> [Source material]:
---*---

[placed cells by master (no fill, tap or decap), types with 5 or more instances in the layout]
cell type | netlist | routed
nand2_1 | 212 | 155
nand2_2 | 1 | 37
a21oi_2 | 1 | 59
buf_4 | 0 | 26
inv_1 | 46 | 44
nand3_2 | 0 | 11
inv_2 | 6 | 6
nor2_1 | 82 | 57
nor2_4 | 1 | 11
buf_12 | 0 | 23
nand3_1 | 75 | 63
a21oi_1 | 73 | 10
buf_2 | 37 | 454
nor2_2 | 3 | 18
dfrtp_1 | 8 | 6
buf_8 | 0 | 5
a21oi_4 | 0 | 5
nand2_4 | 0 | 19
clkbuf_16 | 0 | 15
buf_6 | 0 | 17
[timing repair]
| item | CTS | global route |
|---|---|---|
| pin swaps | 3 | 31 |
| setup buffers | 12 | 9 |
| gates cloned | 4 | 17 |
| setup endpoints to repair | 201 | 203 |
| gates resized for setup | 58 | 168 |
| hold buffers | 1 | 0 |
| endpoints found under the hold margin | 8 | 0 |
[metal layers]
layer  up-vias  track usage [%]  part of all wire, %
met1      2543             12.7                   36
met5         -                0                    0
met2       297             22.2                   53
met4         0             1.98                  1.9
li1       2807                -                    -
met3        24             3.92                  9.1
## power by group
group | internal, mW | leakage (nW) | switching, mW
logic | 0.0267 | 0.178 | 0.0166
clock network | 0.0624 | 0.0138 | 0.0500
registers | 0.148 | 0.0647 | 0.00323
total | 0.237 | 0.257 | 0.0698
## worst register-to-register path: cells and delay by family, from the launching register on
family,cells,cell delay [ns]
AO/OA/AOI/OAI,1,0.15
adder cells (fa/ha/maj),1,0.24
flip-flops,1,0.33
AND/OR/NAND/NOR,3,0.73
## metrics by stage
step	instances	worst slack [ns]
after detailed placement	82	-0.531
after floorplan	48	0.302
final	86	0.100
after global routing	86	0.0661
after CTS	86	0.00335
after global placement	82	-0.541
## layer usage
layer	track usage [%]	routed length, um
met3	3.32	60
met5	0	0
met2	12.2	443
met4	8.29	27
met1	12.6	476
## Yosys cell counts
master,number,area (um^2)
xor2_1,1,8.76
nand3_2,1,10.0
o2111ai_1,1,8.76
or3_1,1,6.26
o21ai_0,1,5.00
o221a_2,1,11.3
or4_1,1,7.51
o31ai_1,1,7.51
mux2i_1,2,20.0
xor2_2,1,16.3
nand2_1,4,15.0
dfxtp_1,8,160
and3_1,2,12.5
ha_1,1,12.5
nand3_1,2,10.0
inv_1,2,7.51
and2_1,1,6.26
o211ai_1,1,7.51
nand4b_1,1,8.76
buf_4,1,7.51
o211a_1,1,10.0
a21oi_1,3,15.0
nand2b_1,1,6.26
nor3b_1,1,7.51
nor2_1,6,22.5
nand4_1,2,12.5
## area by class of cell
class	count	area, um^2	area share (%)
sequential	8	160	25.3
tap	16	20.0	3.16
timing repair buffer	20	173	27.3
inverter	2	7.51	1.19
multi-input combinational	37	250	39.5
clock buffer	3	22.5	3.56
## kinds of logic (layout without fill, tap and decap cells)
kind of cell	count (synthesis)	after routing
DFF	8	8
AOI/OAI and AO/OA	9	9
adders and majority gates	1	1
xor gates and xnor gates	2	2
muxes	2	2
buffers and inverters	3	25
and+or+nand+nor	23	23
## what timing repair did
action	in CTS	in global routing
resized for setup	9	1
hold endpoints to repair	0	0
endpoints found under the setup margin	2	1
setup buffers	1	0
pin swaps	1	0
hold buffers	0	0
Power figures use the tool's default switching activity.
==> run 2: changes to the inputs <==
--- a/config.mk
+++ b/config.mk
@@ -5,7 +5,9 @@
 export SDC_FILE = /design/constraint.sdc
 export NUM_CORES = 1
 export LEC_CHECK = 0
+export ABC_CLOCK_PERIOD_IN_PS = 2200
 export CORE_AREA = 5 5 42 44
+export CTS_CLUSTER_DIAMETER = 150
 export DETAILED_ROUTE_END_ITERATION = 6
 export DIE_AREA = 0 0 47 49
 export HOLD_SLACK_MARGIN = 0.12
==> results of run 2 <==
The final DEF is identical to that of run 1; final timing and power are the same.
[src/rtl/apex7_po_fifo.sv]
// Capture FIFO for the apex7 primary-output word with a registered head and a saturating drop counter.
// Optional build macro APEX7_PO_PARITY_EN adds a stored even-parity bit as out_po[PO_W].
module apex7_po_fifo #(
  parameter int PO_W  = 37,
  parameter int DEPTH = 4,
  parameter int AW    = 2,
  parameter int CNT_W = 8
) (
  input  logic             clk,
  input  logic             rst_n,
  input  logic             clr,
  input  logic             in_valid,
  output logic             in_ready,
  input  logic [PO_W-1:0]  in_po,
  output logic             out_valid,
  input  logic             out_ready,
`ifdef APEX7_PO_PARITY_EN
  output logic [PO_W:0]    out_po,
`else
  output logic [PO_W-1:0]  out_po,
`endif
  output logic [AW:0]      level,
  output logic [CNT_W-1:0] drop_cnt
);

`ifdef APEX7_PO_PARITY_EN
  localparam int MW = PO_W + 1;
`else
  localparam int MW = PO_W;
`endif
  localparam logic [AW:0] FULL_LVL = (AW+1)'(DEPTH);

  function automatic logic [CNT_W-1:0] sat_inc(input logic [CNT_W-1:0] v);
    return (&v) ? v : v + CNT_W'(1);
  endfunction

  logic [MW-1:0] mem [DEPTH];
  logic [MW-1:0] wdata;
  logic [AW-1:0] wr_ptr, rd_ptr, rd_ptr_nxt;
  logic [AW:0]   level_nxt, remain;
  logic          push, pop, head_vld, drop;

`ifdef APEX7_PO_PARITY_EN
  assign wdata = {^in_po, in_po};
`else
  assign wdata = in_po;
`endif

  // A flush discards both sides of the handshake for this cycle.
  assign push       = in_valid & in_ready & ~clr;
  assign pop        = out_valid & out_ready & ~clr;
  assign drop       = in_valid & ~in_ready & ~clr;
  assign level_nxt  = level + {{AW{1'b0}}, push} - {{AW{1'b0}}, pop};
  assign rd_ptr_nxt = rd_ptr + {{(AW-1){1'b0}}, pop};
  // Only entries already stored before this edge may become the head, so a
  // word written this edge is never read back on the same edge.
  assign remain     = level - {{AW{1'b0}}, pop};
  assign head_vld   = (remain != '0);

  always_ff @(posedge clk) begin
    if (push) mem[wr_ptr] <= wdata;
  end

  always_ff @(posedge clk or negedge rst_n) begin
    if (!rst_n) begin
      wr_ptr    <= '0;
      rd_ptr    <= '0;
      level     <= '0;
      in_ready  <= 1'b0;
      out_valid <= 1'b0;
      out_po    <= '0;
      drop_cnt  <= '0;
    end else begin
      if (drop) drop_cnt <= sat_inc(drop_cnt);
      if (clr) begin
        wr_ptr    <= '0;
        rd_ptr    <= '0;
        level     <= '0;
        in_ready  <= 1'b1;
        out_valid <= 1'b0;
      end else begin
        wr_ptr    <= wr_ptr + {{(AW-1){1'b0}}, push};
        rd_ptr    <= rd_ptr_nxt;
        level     <= level_nxt;
        in_ready  <= (level_nxt != FULL_LVL);
        out_valid <= head_vld;
        if (head_vld) out_po <= mem[rd_ptr_nxt];
      end
    end
  end

endmodule

[config.mk]
export PLATFORM = sky130hd
export DESIGN_NAME = apex7_po_fifo
export DESIGN_NICKNAME = d
export VERILOG_FILES = /design/src/rtl/apex7_po_fifo.sv
export SDC_FILE = /design/constraint.sdc
export NUM_CORES = 1
export LEC_CHECK = 0
export CAP_MARGIN = 20
export CORE_AREA = 8 8 179 164
export CTS_CLUSTER_DIAMETER = 200
export DETAILED_ROUTE_END_ITERATION = 8
export DIE_AREA = 0 0 187 172
export HOLD_SLACK_MARGIN = 0.06
export SLEW_MARGIN = 20
export SYNTH_ARGS = -nofsm -noshare
export SYNTH_HDL_FRONTEND = slang
export SYNTH_SLANG_ARGS = --single-unit
[constraint.sdc]
create_clock -name clk -period 3.8 [get_ports clk]
set_input_delay 0.76 -clock clk [delete_from_list [all_inputs] [get_ports clk]]
set_output_delay 0.76 -clock clk [all_outputs]
set_load 0.03 [all_outputs]
==> summary.txt, run 1 <==
Outcome
  – Status: complete, no violations

Routing
  – Drt initial violations: between 300 and 400
  – WL final: just over 20000 um
  – DR vias: about 6000
  – Wire length per cell: between 15 and 20 um
  – Antenna viol nets, final: 0
  – Via density: around 5.2
  – DRC: 0
  – DRT Pass-1 Iters: 4

CTS
  – Later-pin clock latency in the skew report: between 0.4 and 0.5 ns
  – Clock tree buffer depth: 3
  – # resized after CTS: 0
  – H-tree Lvls: 1
  – Clk root buf: clkbuf_16
  – CTS buffer count: 23
  – CTS tree: yes
  – Setup bufs post-CTS: 0
  – Hold Buf Count CTS: 0
  – Worst-path clk slew: approximately 0.060 ns
  – TritonCTS Sinks: slightly above 200

Global routing
  – Vias in the first global route: about 6000
  – Largest net degree at the start of global routing: roughly 110
  – Met3 GRT Util: 0.0272
  – Grt ovf: 0
  – First-pass GRT wire length: 33000 um
  – GRT busiest layer: met2
  – Tot GR Track Use: 0.127
  – Met1 Track Usage GR: 0.163
  – Routing usage on met2: 0.216
  – Initial antenna violation count: 2

Job
  – Max-Cap Viols: 0

Setup path
  – Critical Path Source: clr
  – Kind of critical path: primary input to register
  – CP Max Fanout: 5
  – Crit. End Element: register
  – Worst r2r path cells: 4
  – CP arrival: ~2.9 ns
  – R2R setup slack: about 1.5 ns
  – Worst R2R End: out_po[8]
  – Worst setup path end: in_ready
  – Critical Path RT: roughly 4.2 ns
  – Critical path launch point type: primary input
  – Reg2reg start: rd_ptr[0]

Logic synthesis
  – Post-Syn Nets: approximately 740
  – FF+latch count, synth: between 200 and 250
  – Yosys cell types: 34
  – Synth Instances: between 600 and 700
  – Dominant synthesized flop cell: edfxtp_1
  – EDFF count, synth: between 100 and 150
  – Post-Syn Area per Cell: between 10 and 15 sq um
  – Synthesized area: between 9000 and 10000 sq um
  – Sequential cell area fraction in the yosys report: 0.638
  – Synthesis warning total: 0
  – Synth async-reset ratio: 0.267

Final layout
  – # diodes: 0
  – Most common cell after layout, fill and taps aside: edfxtp_1
  – Area delta synth->final: 23.1%
  – Most frequent cells in the layout: 148 x edfxtp_1, 90 x clkdlybuf4s50_1, 76 x nor3_1
  – Fraction of layout cells with a size suffix above 1: 0.126
  – NumNets Final: ~820

STA
  – Setup TNS: 0 ns
  – Post-layout minimum cycle time: between 2 and 3 ns
  – Period utilisation layout: 0.672
  – Final Slew Violations: 0
  – Worst Tran Pin Value: between 1 and 1.5 ns
  – Max Freq: around 400 MHz
  – Unrepaired setup endpoints after global routing: false
  – Fin Hold WS: about 0.38 ns
  – Final setup vio count: 0
  – Hold Vio Cnt, Final: 0
  – Worst Skew: 0.0149 ns
  – Slew HR: 0.291

Floorplanning
  – Die area: roughly 32000 sq um
  – Core Rows: between 50 and 60
  – Core area: 26500 sq um
  – # IOs: between 90 and 100
  – Die Span X: ~190 um
  – Initial Util: 0.344
  – Die H: 172 um

Worst hold path
  – Hold/Removal Path Class: primary input to asynchronous set/reset pin

Pwr
  – Leakage: around 0.0037 uW
  – Power Dens Cells: ~630 nW/um^2
  – VDD IR max: 431 uV

Placed design
  – HPWL after DPL: ~12000 um
  – Gpl congestion: around 0.72
  – Port bufs: just over 90
## worst min path at each step
stage,start,to,slack [ns]
2_1_floorplan,rst_n,drop_cnt[0],0.46
3_3_place_gp,out_po[13],out_po[13],0.46
3_5_place_dp,out_po[13],out_po[13],0.46
4_1_cts,rst_n,out_po[0],0.40
5_1_grt,rst_n,out_po[2],0.44
6_report,rst_n,wr_ptr[0],0.38
## power by group
part | total (uW) | leakage [uW] | internal (uW) | switching (uW)
Sequential | 2960 | 0.00203 | 2680 | 278
Combinational | 1960 | 0.00131 | 847 | 1120
Clock | 2170 | 0.000366 | 1340 | 828
Total | 7090 | 0.00370 | 4870 | 2220
## critical path, stage by stage
cell and delay (ns):
clkdlybuf4s50_1 0.47, inv_1 0.08, nand3_1 0.23, inv_1 0.16, nor2_1 0.21, a21o_1 0.12, ha_1 0.13, inv_1 0.05
fa_1 0.37, xnor2_1 0.13, nor2_1 0.12, nand3b_1 0.09
## cell type report
type	instances	area, sq um
Clock buffer	34	667
Clock inverter	6	81.3
Fill cell	2429	15300
Inverter	4	15.0
Multi-Input combinational cell	431	3040
Sequential cell	202	5800
Tap cell	354	443
Timing Repair Buffer	107	1140
## Yosys cell counts, types with 2 or more instances
master,instances,area share
o21a_1,37,0.031
edfxtp_1,148,0.49
nand2_1,45,0.019
o31a_1,38,0.037
buf_4,10,0.0083
nand4_1,2,0.0014
xnor2_1,2,0.0019
nor3_1,77,0.042
and3b_1,2,0.0019
nor3b_1,38,0.031
o221ai_1,37,0.036
nor2b_1,2,0.0014
nand3_1,3,0.0017
nand3b_1,2,0.0017
inv_1,4,0.0017
mux2_2,39,0.048
buf_2,28,0.015
dfrtp_1,54,0.15
ha_1,3,0.0041
clkbuf_1,23,0.0095
xor2_1,6,0.0058
o31ai_1,37,0.031
nor2_1,47,0.019
a21oi_1,4,0.0022
## per-stage QoR
stage | setup WS [ns] | util | cell area (sq um) | std cells | total power [uW]
6_report | 1.25 | 0.423 | 11200 | 1138 | 7090
3_3_place_gp | 0.826 | 0.395 | 10400 | 1098 | 4970
4_1_cts | 1.25 | 0.423 | 11200 | 1138 | 7190
2_1_floorplan | 0.493 | - | 9100 | 698 | 4180
5_1_grt | 1.05 | 0.423 | 11200 | 1138 | 7450
3_5_place_dp | 0.747 | 0.395 | 10400 | 1098 | 4980
## state kept, by name, indices dropped and copies added (netlist names)
register,cells
rd_ptr,2
wr_ptr,2
out_po,37
level,3
in_ready,1
out_valid,1
mem,148
drop_cnt,8
## cell families after synthesis
kind of cell,count (synthesis),share of synthesized area
xor+xnor,8,0.00771
buf+inv,65,0.0348
fa+ha+maj,4,0.00633
flops,202,0.638
compound gates,158,0.141
simple gates,221,0.123
mux,40,0.0494
## layer usage
metal  part of all wire  up-vias
li1                   -     2849
met1               0.47     2939
met2               0.47      122
met3              0.041       39
met4              0.021        4
met5             0.0013        -
Note: power is estimated with default switching activity, not from simulation.
==> inputs of run 2 (changes only) <==
==> constraint.sdc (replaced) <==
create_clock -name clk -period 2.65 [get_ports clk]
set_input_delay 0.53 -clock clk [delete_from_list [all_inputs] [get_ports clk]]
set_output_delay 0.53 -clock clk [all_outputs]
set_load 0.03 [all_outputs]
==> run 2 against run 1 <==
Worst setup slack worse by 0.90 ns. Routed wire length is 2.8% higher. Final cell count is 1.2% higher. First-iteration DRC count is 2.1% lower. Register-to-register slack worse by 0.83 ns. Global-route usage is 0.51 points higher.
File: src/rtl/coriolis_ker1_subker0_join.sv
// Join stage for ker1/subker0: pairs in1/in2 in arrival order through 2-entry FIFOs
// and emits in1 +/- in2 on a single registered, back-pressurable output.
module coriolis_ker1_subker0_join #(
    parameter int STREAMW = 32,
    parameter bit SUB     = 1'b1
) (
    input  logic               clk,
    input  logic               rst,
    input  logic               ivalid_in1,
    input  logic [STREAMW-1:0] in1,
    output logic               iready_in1,
    input  logic               ivalid_in2,
    input  logic [STREAMW-1:0] in2,
    output logic               iready_in2,
    output logic               ovalid,
    output logic [STREAMW-1:0] out1,
    input  logic               oready
);

    logic [STREAMW-1:0] mem1 [2];
    logic [STREAMW-1:0] mem2 [2];
    logic               wptr1, rptr1, wptr2, rptr2;
    logic [1:0]         count1, count2;
    logic               push1, push2;
    logic               slot_free, fire;
    logic [STREAMW-1:0] head1, head2, result;

    // Readies depend only on registered counts (and are forced low while in reset).
    assign iready_in1 = ~rst & (count1 != 2'd2);
    assign iready_in2 = ~rst & (count2 != 2'd2);
    assign push1      = ivalid_in1 & iready_in1;
    assign push2      = ivalid_in2 & iready_in2;

    assign slot_free  = ~ovalid | oready;
    assign fire       = (count1 != 2'd0) & (count2 != 2'd0) & slot_free;

    assign head1      = mem1[rptr1];
    assign head2      = mem2[rptr2];
    assign result     = SUB ? (head1 - head2) : (head1 + head2);

    always_ff @(posedge clk) begin
        if (rst) begin
            wptr1  <= 1'b0;
            rptr1  <= 1'b0;
            count1 <= '0;
        end else begin
            if (push1) begin
                mem1[wptr1] <= in1;
                wptr1       <= ~wptr1;
            end
            if (fire) begin
                rptr1 <= ~rptr1;
            end
            case ({push1, fire})
                2'b10:   count1 <= count1 + 2'd1;
                2'b01:   count1 <= count1 - 2'd1;
                default: count1 <= count1;
            endcase
        end
    end

    always_ff @(posedge clk) begin
        if (rst) begin
            wptr2  <= 1'b0;
            rptr2  <= 1'b0;
            count2 <= '0;
        end else begin
            if (push2) begin
                mem2[wptr2] <= in2;
                wptr2       <= ~wptr2;
            end
            if (fire) begin
                rptr2 <= ~rptr2;
            end
            case ({push2, fire})
                2'b10:   count2 <= count2 + 2'd1;
                2'b01:   count2 <= count2 - 2'd1;
                default: count2 <= count2;
            endcase
        end
    end

    // Draining clears ovalid but keeps out1 at its last value.
    always_ff @(posedge clk) begin
        if (rst) begin
            ovalid <= 1'b0;
            out1   <= '0;
        end else if (fire) begin
            ovalid <= 1'b1;
            out1   <= result;
        end else if (oready) begin
            ovalid <= 1'b0;
        end
    end

endmodule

---*---

> [Problem statement]: Starting with the line above that holds "## kinds of" and stopping with the line that holds "export DETAILED_ROUTE_END_ITERATION = 6", reproduce each line exactly, omitting all other lines.

> [Solution]:
## kinds of logic (layout without fill, tap and decap cells)
kind of cell	count (synthesis)	after routing
DFF	8	8
AOI/OAI and AO/OA	9	9
adders and majority gates	1	1
xor gates and xnor gates	2	2
muxes	2	2
buffers and inverters	3	25
and+or+nand+nor	23	23
## what timing repair did
action	in CTS	in global routing
resized for setup	9	1
hold endpoints to repair	0	0
endpoints found under the setup margin	2	1
setup buffers	1	0
pin swaps	1	0
hold buffers	0	0
Power figures use the tool's default switching activity.
==> run 2: changes to the inputs <==
--- a/config.mk
+++ b/config.mk
@@ -5,7 +5,9 @@
 export SDC_FILE = /design/constraint.sdc
 export NUM_CORES = 1
 export LEC_CHECK = 0
+export ABC_CLOCK_PERIOD_IN_PS = 2200
 export CORE_AREA = 5 5 42 44
+export CTS_CLUSTER_DIAMETER = 150
 export DETAILED_ROUTE_END_ITERATION = 6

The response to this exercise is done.